鹿島は前節、町田と対戦。激しい攻防の末に90分を1-1で終え、PK戦を制して勝点2をもぎ取った。それまで二度行われていたPK戦ではともに敗れていたため、初のPK戦で勝利を手にした鬼木 達監督は「やっぱり勝って終わると雰囲気が全然違うと思いました」と、勝点2をポジティブに受け止めていた。リードしたあとのゲーム管理に課題を残したものの、追加点を奪うために畳みかける姿勢は、それまでの試合では見られなかったプラス要素だ。また、ケガを負っていた田川 亨介と小池 龍太が前節でメンバーに復帰したほか、今節は三竿 健斗の出場停止が明ける。中2日の連戦という厳しい条件はあるものの、戦力自体に問題はない。
対する水戸も連戦に苦労しながらも、選手をうまくやり繰りして自分たちのスタイルを貫いている。
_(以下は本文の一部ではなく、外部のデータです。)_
`src/hdl/exec_pkg.sv`:
```
// Widths, micro-op encodings and unit selects shared by the execute stage
// Micro-op codes only mean something together with the unit one-hot
`default_nettype none

package exec_pkg;

    localparam int XLEN  = 32;          // Data word width
    localparam int REG_W = 5;           // Register address width

    typedef logic [XLEN-1:0] xword_t;

    // Micro-op, read plain or as a branch class above an operation
    typedef union packed {
        logic [4:0] code;
        struct packed {
            logic [1:0] cls;            // 00 conditional, 10 unconditional
            logic [2:0] op;
        } br;
    } uop_t;

    typedef logic [3:0] fu_t;           // One-hot unit select

    // ------------------------------
    // ALU micro-ops
    localparam logic [4:0] ALU_ADD  = 5'b00001;
    localparam logic [4:0] ALU_SUB  = 5'b00010;
    localparam logic [4:0] ALU_XOR  = 5'b00011;
    localparam logic [4:0] ALU_OR   = 5'b00100;
    localparam logic [4:0] ALU_AND  = 5'b00101;
    localparam logic [4:0] ALU_SLL  = 5'b00110;
    localparam logic [4:0] ALU_SRL  = 5'b00111;
    localparam logic [4:0] ALU_SRA  = 5'b01000;
    localparam logic [4:0] ALU_SLT  = 5'b01001;
    localparam logic [4:0] ALU_SLTU = 5'b01010;

    // ------------------------------
    // Branch unit micro-ops
    localparam logic [4:0] CFU_BEQ       = 5'b00001;
    localparam logic [4:0] CFU_BNE       = 5'b00010;
    localparam logic [4:0] CFU_BLT       = 5'b00011;
    localparam logic [4:0] CFU_BGE       = 5'b00100;
    localparam logic [4:0] CFU_BLTU      = 5'b00101;
    localparam logic [4:0] CFU_BGEU      = 5'b00110;
    localparam logic [4:0] CFU_TAKEN     = 5'b01001;  // Outcome, stage 3 only
    localparam logic [4:0] CFU_NOT_TAKEN = 5'b01010;  // Outcome, stage 3 only
    localparam logic [4:0] CFU_JALI      = 5'b10001;
    localparam logic [4:0] CFU_JALR      = 5'b10010;

    // Multiply and load/store
    localparam logic [4:0] MUL_MUL   = 5'b00000;
    localparam logic [4:0] MUL_MULHU = 5'b00001;
    localparam int         LSU_LOAD_BIT = 3;          // Set for loads

    // Unit one-hot bit positions
    localparam int P_FU_ALU = 0;
    localparam int P_FU_MUL = 1;
    localparam int P_FU_LSU = 2;
    localparam int P_FU_CFU = 3;

    // ------------------------------
    // Multiplier sequencing
    localparam int MUL_STEPS = 32;      // One step per multiplier bit
    localparam int MUL_CNT_W = 6;       // Must hold MUL_STEPS
    localparam logic [1:0] MUL_ST_IDLE = 2'd0;
    localparam logic [1:0] MUL_ST_RUN  = 2'd1;
    localparam logic [1:0] MUL_ST_DONE = 2'd2;

endpackage

`default_nettype wire

```
`src/hdl/mul_step_counter.sv`:
```
// Step counter for one multiply, last is only flagged while stepping
`timescale 1ns/100ps
`default_nettype none

module mul_step_counter (
    input  logic g_clk,
    input  logic g_resetn,
    input  logic i_load,                // Start of a multiply
    input  logic i_step,
    output logic o_last                 // Step MUL_STEPS-1 under way
);
    import exec_pkg::*;

    logic [MUL_CNT_W-1:0] cnt;

    always_ff @(posedge g_clk) begin
        if (!g_resetn) begin
            cnt <= '0;
        end else if (i_load) begin
            cnt <= '0;
        end else if (i_step) begin
            cnt <= cnt + 1'b1;
        end
    end

    assign o_last = i_step && cnt == MUL_CNT_W'(MUL_STEPS - 1);

    a_cnt_bound: assert property (@(posedge g_clk) disable iff (!g_resetn)
        cnt <= MUL_CNT_W'(MUL_STEPS));

endmodule

`default_nettype wire

```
前節・横浜FM戦では樹森 大介監督が「3~4試合前から計算したメンバーで挑みました。いかに横浜FMさんに対して優位性を持てるかという人選をしました」と語るように、直近の試合から先発を5人入れ替えながらも戦術的な一貫性を発揮。水戸らしい粘り強さを見せながらエース・渡邉 新太のゴールもあり、PK戦の末に勝利している。水戸は中3日と鹿島と比べて少しだけ日程的な余裕はあるが、どちらのチームも誰が出ても同じ戦いができることを目指している。チームとしての完成度が問われる試合となりそうだ。
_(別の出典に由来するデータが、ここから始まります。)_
`src/hdl/exec_pkg.sv`:
```
// Widths, micro-op encodings and unit selects shared by the execute stage
// Micro-op codes only mean something together with the unit one-hot
`default_nettype none

package exec_pkg;

    localparam int XLEN  = 32;          // Data word width
    localparam int REG_W = 5;           // Register address width

    typedef logic [XLEN-1:0] xword_t;

    // Micro-op, read plain or as a branch class above an operation
    typedef union packed {
        logic [4:0] code;
        struct packed {
            logic [1:0] cls;            // 00 conditional, 10 unconditional
            logic [2:0] op;
        } br;
    } uop_t;

    typedef logic [3:0] fu_t;           // One-hot unit select

    // ------------------------------
    // ALU micro-ops
    localparam logic [4:0] ALU_ADD  = 5'b00001;
    localparam logic [4:0] ALU_SUB  = 5'b00010;
    localparam logic [4:0] ALU_XOR  = 5'b00011;
    localparam logic [4:0] ALU_OR   = 5'b00100;
    localparam logic [4:0] ALU_AND  = 5'b00101;
    localparam logic [4:0] ALU_SLL  = 5'b00110;
    localparam logic [4:0] ALU_SRL  = 5'b00111;
    localparam logic [4:0] ALU_SRA  = 5'b01000;
    localparam logic [4:0] ALU_SLT  = 5'b01001;
    localparam logic [4:0] ALU_SLTU = 5'b01010;

    // ------------------------------
    // Branch unit micro-ops
    localparam logic [4:0] CFU_BEQ       = 5'b00001;
    localparam logic [4:0] CFU_BNE       = 5'b00010;
    localparam logic [4:0] CFU_BLT       = 5'b00011;
    localparam logic [4:0] CFU_BGE       = 5'b00100;
    localparam logic [4:0] CFU_BLTU      = 5'b00101;
    localparam logic [4:0] CFU_BGEU      = 5'b00110;
    localparam logic [4:0] CFU_TAKEN     = 5'b01001;  // Outcome, stage 3 only
    localparam logic [4:0] CFU_NOT_TAKEN = 5'b01010;  // Outcome, stage 3 only
    localparam logic [4:0] CFU_JALI      = 5'b10001;
    localparam logic [4:0] CFU_JALR      = 5'b10010;

    // Multiply and load/store
    localparam logic [4:0] MUL_MUL   = 5'b00000;
    localparam logic [4:0] MUL_MULHU = 5'b00001;
    localparam int         LSU_LOAD_BIT = 3;          // Set for loads

    // Unit one-hot bit positions
    localparam int P_FU_ALU = 0;
    localparam int P_FU_MUL = 1;
    localparam int P_FU_LSU = 2;
    localparam int P_FU_CFU = 3;

    // ------------------------------
    // Multiplier sequencing
    localparam int MUL_STEPS = 32;      // One step per multiplier bit
    localparam int MUL_CNT_W = 6;       // Must hold MUL_STEPS
    localparam logic [1:0] MUL_ST_IDLE = 2'd0;
    localparam logic [1:0] MUL_ST_RUN  = 2'd1;
    localparam logic [1:0] MUL_ST_DONE = 2'd2;

endpackage

`default_nettype wire

```
`src/hdl/mul_datapath.sv`:
```
// Shift-add unsigned multiplier, one multiplier bit per step
// Product is only meaningful after MUL_STEPS steps following a load
`timescale 1ns/100ps
`default_nettype none

module mul_datapath (
    input  logic                          g_clk,
    input  logic                          g_resetn,
    input  logic                          i_load,    // Capture operands
    input  logic                          i_step,    // One shift-add
    input  exec_pkg::xword_t              i_rs1,     // Multiplicand
    input  exec_pkg::xword_t              i_rs2,     // Multiplier
    output logic [2*exec_pkg::XLEN-1:0]   o_product
);
    import exec_pkg::*;

    logic [2*XLEN-1:0] mcand;           // Shifted left each step
    xword_t            mplier;          // Shifted right, bit 0 is current

    always_ff @(posedge g_clk) begin
        if (i_load) begin
            mcand  <= {{XLEN{1'b0}}, i_rs1};
            mplier <= i_rs2;
        end else if (i_step) begin
            mcand  <= mcand << 1;
            mplier <= mplier >> 1;
        end
    end

    always_ff @(posedge g_clk) begin
        if (!g_resetn) begin
            o_product <= '0;
        end else if (i_load) begin
            o_product <= '0;
        end else if (i_step && mplier[0]) begin
            o_product <= o_product + mcand;     // Partial product in
        end
    end

endmodule

`default_nettype wire

```
`config.mk`:
```
export PLATFORM = sky130hd
export DESIGN_NAME = mul_datapath
export DESIGN_NICKNAME = d
export VERILOG_FILES = /design/src/hdl/exec_pkg.sv /design/src/hdl/mul_datapath.sv
export SDC_FILE = /design/constraint.sdc
export NUM_CORES = 1
export LEC_CHECK = 0
export BUFFER_PORTS_ARGS = -buffer_cell sky130_fd_sc_hd__buf_2
export CORE_MARGIN = 3
export CORE_UTILIZATION = 59
export DETAILED_ROUTE_END_ITERATION = 6
export PLACE_DENSITY = 0.87
export SLEW_MARGIN = 20
export SYNTH_ARGS = -nofsm -noshare
export SYNTH_HDL_FRONTEND = slang
export SYNTH_SLANG_ARGS = --single-unit
```
`constraint.sdc`:
```
create_clock -name g_clk -period 3.5 [get_ports g_clk]
set_input_delay 0.7 -clock g_clk [delete_from_list [all_inputs] [get_ports g_clk]]
set_output_delay 0.7 -clock g_clk [all_outputs]
set_load 0.005 [all_outputs]
```
Word level (Yosys, flattened, before mapping). Index checks and enable logic that the tools add are counted.

Bits in latches: 0. RAM bits: 0. Logic and storage cells: 13. Input bits: 68. Memories: 0. Bits in read-only memories: 0. Flip-flop bits (word level): 160.

$mul: 0. Shift-type cells: 0. Equality and inequality tests: 0. Divide/modulo/power cells: 0. Reduce and logical (&&, ||, !) cells: 3. Muxes and demuxes: 4. Bitwise operators: 1. $lt $le $gt $ge: 0. $add $sub $neg: 1.

Operator list (number): $mux W32 (4); $add A64 B64 Y64 (1); $reduce_bool A2 Y1 (1); $reduce_or A2 Y1 (1); $logic_and A1 B1 Y1 (1); $not A1 Y1 (1).

Depth between registers and ports, before layout. Gate-level depths: netlist (run 1).

Depth in word-level cells: 2. Mapped depth: 11. Mapped depth without buffers: 11.

Worst setup path after synthesis (run 1). OpenSTA, ideal clock, no wires.

Kind: reg-to-reg. Start: register mcand[0]. End: register o_product[40] in the netlist's numbering. Setup time: 122 ps. Period minus slack after synthesis: 2964 ps. Slack: 536 ps. Cell stages (with the launch flop): 12. Data arrival time: 2842 ps. Buffers on the path: 0. Required time: 3378 ps. Cells stage by stage: edfxtp_1 -> ha_1 -> fa_1 -> a211o_1 -> o211ai_1 -> o21ai_4 -> o21ai_2 -> o31ai_4 -> a211o_1 -> a31o_1 -> a21o_1 -> a221o_1.

Cells in the longest elaborated chain, start to end: 1.

Ends and longest elaborated chain: from (decl) (line mul_datapath.sv:17) `logic [2*XLEN-1:0] mcand;`; from (signal assigned) (line mul_datapath.sv:22) `mcand <= {{XLEN{1'b0}}, i_rs1};`; from (signal assigned) (line mul_datapath.sv:25) `mcand <= mcand << 1;`; $add A64 B64 Y64 (line mul_datapath.sv:36) `o_product <= o_product + mcand;`; to (signal assigned) (line mul_datapath.sv:36); to (decl) (line mul_datapath.sv:13) `output logic [2*exec_pkg::XLEN-1:0] o_product`.

Every way passes these cells. A chain may end at the register's enable or synchronous reset.

Worst setup path in the final report (run 1).
Start: register mcand[0]. End: register o_product[62] in the netlist's numbering.

Same word-level chain as after synthesis.

==> summary.md, run 1 <==
| Metric | Value |
|---|---|
| Post-synthesis net count | 1233 |
| Synth Instances | 1101 |
| Crit-path cells | ha_1 -> fa_1 -> a211o_1 -> o211ai_1 -> o21ai_4 -> o31ai_1 -> buf_4 -> a211oi_2 -> o21bai_1 -> a221oi_2 -> mux2i_1 -> a221o_1 |
| Initial DRT Pass Iterations | 7 |
| Post-synth EDFFs | 64 |
| Global-route wire length before repair | 41100 µm |
| Syn. warnings | 0 |
| Vias | 8771 |
| Util after Layout | 68.6% |
| Nets | 1332 |
| Register-to-Register Setup Slack | 0.26 ns |
| CTS Buf Count | 17 |
| Largest net degree at the start of global routing | 65 |
| Post-cts hold buffer count | 0 |
| Max cap viols | 0 |
| Library cells used by synthesis | 81 |
| Cell area after layout | 11400 µm² |
| Max-slew violation count | 0 |
| Initial core utilization | 60.4% |
| DRT iter0 DRCs | 877 |
| Avg Inst Size Synth | 9.13 µm² |
| Top_reg_cell synth | dfxtp_1 |
| H-Tree Depth | 4 |
| Root Driver | clkbuf_16 |
| Area grow syn2layout | 13.6% |
| Synth Cell Area | 10100 µm² |
| Worst slew pin tran | 0.762 ns |
| # diodes | 0 |
| Final Hold Viols | 0 |
| Worst reg2reg endpoint | o_product[62] |
| RSZ-0062 raised after global routing | no |
| #FFs+latches synth | 160 |
| Leakage | 5.01 nW |
| Total GRT Usage | 27.3% |
| Hold WC Path Type | reg -> reg |
| Area contributors post-synth | dfxtp_1, edfxtp_1, ha_1 |
| Wire per inst | 17.7 µm |
| Port Buffers | 131 |
| Peak supply drop | 0.000347 V |
| Synth cell count leaders | nand2_1, a21oi_1, dfxtp_1 |
| Count leader, synth | nand2_1 |
| Vias per cell | 6.12 |
| PostCTS Resize Cnt | 0 |
| DRC violations left | 0 |
| Yosys top cell by area | dfxtp_1 |
| Crit path time final | 3.24 ns |
| Fmax | 308 MHz |
| Clock Path Buffers | 2 |
| Post-CTS Setup Bufs | 0 |
| Die H | 137 µm |
| Worst-skew pair later-pin latency | 0.45 ns |
| Worst Path Max Fanout | 4 |
| Total gr overflow | 0 |
| PD cells | 403 nW/µm² |
| GP Congestion | 0.977 |
| Clock Sinks | 160 |
| Vias in the first global route | 8283 |
| Critical path data arrival time | 3.57 ns |
| Core area | 16600 µm² |
| Placed inst area | 10800 µm² |
| Critical path startpoint | mcand[0] |
| Ports | 132 |
| Max_slew headroom | 49.0% |
| Final HPWL DP | 18400 µm |
| Die area | 18600 µm² |
| Clock skew | 0.0131 ns |
| R2R Path Start | mcand[0] |
| CP max stage delay | 0.43 ns |
| Clk slew on worst S/H paths | 0.08 ns |
| Final setup TNS | 0 ns |
| Final WL | 25300 µm |
| Fin crit share | 92.7% |
| Critical path launch point type | flop |
| Die extent in x | 137 µm |
| Post-synth top area share | 19.1% |
| Setup CP Type | reg -> reg |
| Outcome | completed |
| Antenna-violating nets left | 0 |
| Async set or reset register ratio after synthesis | 0% |
| Site Rows | 47 |
| Setup-failing EPs final | 0 |
| Critical Path RT | 3.83 ns |
| Layout cells sized above 1 | 22.4% |
| Reg2Reg Depth | 12 |
| CP endpoint kind | flop |
| Seq/Total Area, Yosys | 38.2% |
| CTS tree | yes |
| CP max-delay cell | fa_1 |
| Crit path capture | o_product[62] |
| Initial antenna violation count | 0 |
how the worst min path moves through the flow:
stage / start / to / depth (start not counted)
floorplan: o_product[12] / o_product[12] / 2
global placement: o_product[23] / o_product[23] / 2
detailed placement: o_product[45] / o_product[45] / 2
CTS: o_product[45] / o_product[45] / 2
global route: o_product[11] / o_product[11] / 2
finish: o_product[45] / o_product[45] / 2
layout make-up:
| class | count | area [µm²] |
|---|---|---|
| clock inverter | 15 | 179 |
| clock buffer | 17 | 425 |
| multi-input combinational | 859 | 5850 |
| sequential | 160 | 3840 |
| fill | 1313 | 5220 |
| inverter | 16 | 60.1 |
| tap | 220 | 275 |
| timing repair buffer | 146 | 783 |
cells by family after synthesis:
group / count (synthesis) / share of synthesized area (%)
simple gates: 350 / 16.2
compound gates: 310 / 20.3
flops: 160 / 38.2
mux: 97 / 10.4
buf+inv: 82 / 3.56
fa+ha+maj: 64 / 8.04
xor+xnor: 38 / 3.31
report_power, final:
part / switching [mW] / internal, mW / leakage (nW)
Clock: 0.925 / 0.970 / 0.288
Combinational: 0.345 / 0.259 / 3.29
Sequential: 0.0495 / 2.05 / 1.43
critical path: cells and delay by family (launching register included):
family | cells | cell delay [ns]
AO/OA/AOI/OAI | 8 | 1.75
multiplexers | 1 | 0.13
adder cells (fa/ha/maj) | 2 | 0.67
buffers and inverters | 1 | 0.16
flip-flops | 1 | 0.41
registers in the layout, summed over array words and instances, names as in the netlist:
register   count
mcand         64
o_product     64
mplier        32
through the flow:
step                power [mW]  hold slack, ns  std cells  setup slack [ns]
finish                    4.60           0.474       1433             0.257
CTS                       4.61           0.473       1433             0.215
global placement          2.71           0.455       1401             0.362
global route              4.76           0.499       1433           0.00174
floorplan                 2.57           0.465       1101             0.536
detailed placement        2.74           0.463       1401             0.269
placed cells by master, fill, tap and decap left out, types with 17 or more instances in the layout:
cell,instances
edfxtp_1,64
a21o_1,37
nor2_1,76
nand3_1,24
a21oi_1,113
ha_1,63
dfxtp_1,96
buf_2,130
mux2_2,62
o21ai_0,49
nand4_1,18
mux2i_1,35
nor3_1,21
clkbuf_16,17
xnor2_1,27
nand2_1,147
layer usage:
layer  up-vias  global-route usage [%]  share of wire (%)
li1       4247                       -                  -
met1      4133                    36.1                 43
met2       336                    45.1                 48
met3        55                    5.96                6.8
met4         0                    7.84                1.7
met5         -                       0                  0
Note: power is estimated with default switching activity, not from simulation.
==> run 2: changes to the inputs <==
--- a/config.mk
+++ b/config.mk
@@ -9,6 +9,7 @@
 export CORE_MARGIN = 3
 export CORE_UTILIZATION = 59
 export DETAILED_ROUTE_END_ITERATION = 6
+export GPL_TIMING_DRIVEN = 0
 export PLACE_DENSITY = 0.87
 export SLEW_MARGIN = 20
 export SYNTH_ARGS = -nofsm -noshare
==> summary.md, run 2 (synthesis gave the netlist of run 1 again) <==
| Metric | Value |
|---|---|
| Outcome | completed |
| Fin crit share | 94.6% (+1.9 points) |
| Setup CP Type | reg -> reg |
| P_sw | 1.35 mW (+2.1%) |
| Root Driver | clkbuf_16 |
| Antenna-violating nets left | 0 (unchanged) |
| Critical path data arrival time | 3.64 ns (+0.07 ns) |
| Internal | 3.29 mW (+0.17%) |
| Most common cell after layout, fill and taps aside | nand2_1 |
| Leakage | 5.04 nW (+0.57%) |
| Placed Instances | 1450 (+3.5%) |
| Die extent in x | 137 µm (unchanged) |
| Vias | 9058 (+3.3%) |
| Vias per cell | 6.11 (-0.14%) |
| Site Rows | 47 (unchanged) |
| FF/Latch Area | 3840 µm² (unchanged) |
| H-Tree Depth | 4 (unchanged) |
| Total GRT Usage | 28.7% (+1.4 points) |
| Max-slew violation count | 0 (unchanged) |
| Initial core utilization | 60.4% (unchanged) |
| Max_slew headroom | 35.4% (-14 points) |
| Clock Sinks | 160 (unchanged) |
| CTS tree | yes |
| Power Total | 4.63 mW (+0.74%) |
| Port Buffers | 129 (-1.5%) |
| Die area | 18600 µm² (unchanged) |
| Sequential fraction of design power | 45.4% (-0.3 points) |
| Worst-skew pair later-pin latency | 0.45 ns (about the same) |
| Clk pwr share | 41.1% (about the same) |
| Worst Path Max Fanout | 5 (+1) |
| Core area | 16600 µm² (unchanged) |
| Most frequent cells in the layout | nand2_1, buf_2, a21oi_1, dfxtp_1, nor2_1 |
| Final HPWL DP | 19700 µm (+6.7%) |
| Final WL | 26600 µm (+5.1%) |
| DRT iter0 DRCs | 899 (+2.5%) |
| GP Congestion | 0.974 (-0.29%) |
| Largest regs | mcand (64), o_product (64), mplier (32) |
| Area grow syn2layout | 15.3% |
| CTS Buf Count | 17 (unchanged) |
| Wire per inst | 17.9 µm (+1.7%) |
| Initial DRT Pass Iterations | 5 (-2) |
| Fmax | 302 MHz (-2.0%) |
| Final setup TNS | 0 ns (unchanged) |
| Max cap viols | 0 (unchanged) |
| Critical Path RT | 3.83 ns (about the same) |
| PD cells | 400 nW/µm² (-0.74%) |
| Fillers | 1255 (-4.4%) |
| Peak supply drop | 0.000352 V (+1.4%) |
| Multi-input logic area | 5870 µm² (+0.30%) |
| DRC violations left | 0 (unchanged) |
| Final WS setup | 0.190 ns (-0.0666 ns) |
| Layout cells sized above 1 | 20.8% (-1.6 points) |
| Hold WC Path Type | reg -> reg |
| DP Worst Slack | 0.0181 ns (-0.250 ns) |
| CP endpoint kind | flop |
| Die H | 137 µm (unchanged) |
| Nets | 1381 (+3.7%) |
| Critical path launch point type | flop |
| Setup-failing EPs final | 0 (unchanged) |
| Non-filler cells, final | 1482 (+3.4%) |
| Initial antenna violation count | 0 (unchanged) |
| Part of the power in combinational logic | 13.5% (+0.4 points) |
| Clk slew on worst S/H paths | 0.07 ns (about the same) |
| Ports | 132 (unchanged) |
| Global-route wire length before repair | 42600 µm (+3.6%) |
| Clock Path Buffers | 2 (unchanged) |
| Vias in the first global route | 8435 (+1.8%) |
| Crit path time final | 3.31 ns (+0.0666 ns) |
| # diodes | 0 (unchanged) |
| Final Hold Viols | 0 (unchanged) |
| Post-CTS Setup Bufs | 0 (unchanged) |
| Clock skew | 0.0126 ns (-0.000472 ns) |
| RSZ-0062 raised after global routing | no |
| Post-cts hold buffer count | 0 (unchanged) |
| Worst slew pin tran | 0.965 ns (+0.203 ns) |
| Total gr overflow | 0 (unchanged) |
| Sw frac | 29.1% (+0.40 points) |
| Largest net degree at the start of global routing | 65 (unchanged) |
run 2: cell count changes in the layout (fill, tap and decap cells not counted), moves of 3 or more:
cell,change
buf_6,+3
clkbuf_1,+54
buf_4,-15
buf_1,+5
run 2: stage by stage:
stage,area (µm²),utilization [%],hold WS [ns]
2_1_floorplan,10100,-,0.465
3_3_place_gp,11000,65.9,0.456
3_5_place_dp,11000,65.9,0.465
4_1_cts,11600,69.6,0.475
5_1_grt,11600,69.6,0.491
6_report,11600,69.6,0.476
run 2: worst max-delay path, stage by stage (launching register included):
cell and delay, ns:
edfxtp_1 0.42, ha_1 0.23, fa_1 0.43, a211o_1 0.31
o211ai_1 0.20, o21ai_4 0.14, o21ai_2 0.23, o31ai_4 0.14
a211o_1 0.34, a31o_1 0.29, a21o_1 0.20, a221o_1 0.28
run 2: power by group through the flow:
stage               clock (mW)  combinational, mW  sequential (mW)
floorplan                    0              0.446             2.13
global placement             0              0.597             2.14
detailed placement           0              0.614             2.15
CTS                       1.92              0.621             2.10
global route              1.99              0.689             2.11
finish                    1.90              0.627             2.10
run 2: cell type report:
| cell class | instances | share of cell area [%] |
|---|---|---|
| flip-flops and latches | 160 | 33.2 |
| inverters | 16 | 0.518 |
| well taps | 220 | 2.37 |
| multi-input cells | 859 | 50.7 |
| plain buffers | 66 | 2.57 |
| repair buffers | 129 | 5.57 |
| clock inverters | 15 | 1.48 |
| clock buffers | 17 | 3.67 |
run 2: path summary, 6_finish.rpt:
check	endpoint	slack [ns]	startpoint	cells past startpoint
worst min-delay path	o_product[31]	0.48	o_product[31]	2
worst max register to register	o_product[40]	0.19	mcand[0]	11
worst max-delay path	o_product[40]	0.19	mcand[0]	11
worst min register to register	o_product[31]	0.48	o_product[31]	2
run 2: layer usage:
metal  up-vias  wire [µm]  track usage [%]
met5         -          0                0
met4         0        634             9.74
met3        51       2000             4.78
met2       397      12700             47.7
met1      4255      11300             38.0
li1       4355          -                -
run 2: timing repair:
| item | CTS | global route |
|---|---|---|
| cloned | 0 | 0 |
| endpoints found under the setup margin | 1 | 5 |
| resized for setup | 1 | 4 |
今大会においては初めての連戦を戦っている最中だが、鹿島の選手たちの鼻息は荒い。エースストライカーであるレオ セアラは「僕はすべての試合に出たいと思って準備している。おそらくみんながそう思っていることが良い方向に進んでいる」と、試合に出て活躍したいという気持ちが好調の原動力になっていると話す。前回対戦でダービーであることを強調した鬼木 達監督は「プレッシャーはあまり与えたくないんですけど、実際にチケットが完売したり注目度があるのは年間を通してそんなに多いわけではない。プロ選手として、プロの指導者としてこだわってやっていきたい」とあらためて強い意気込みを示す。
そうした姿勢は鹿島だけのものではなく、水戸の選手や監督にも言えることだろう。コンディションが完璧ではないからこそ、余計に勝ちたい気持ちの強弱は試合に色濃く影響を及ぼす。激しい意地と意地のぶつかり合いに期待だ。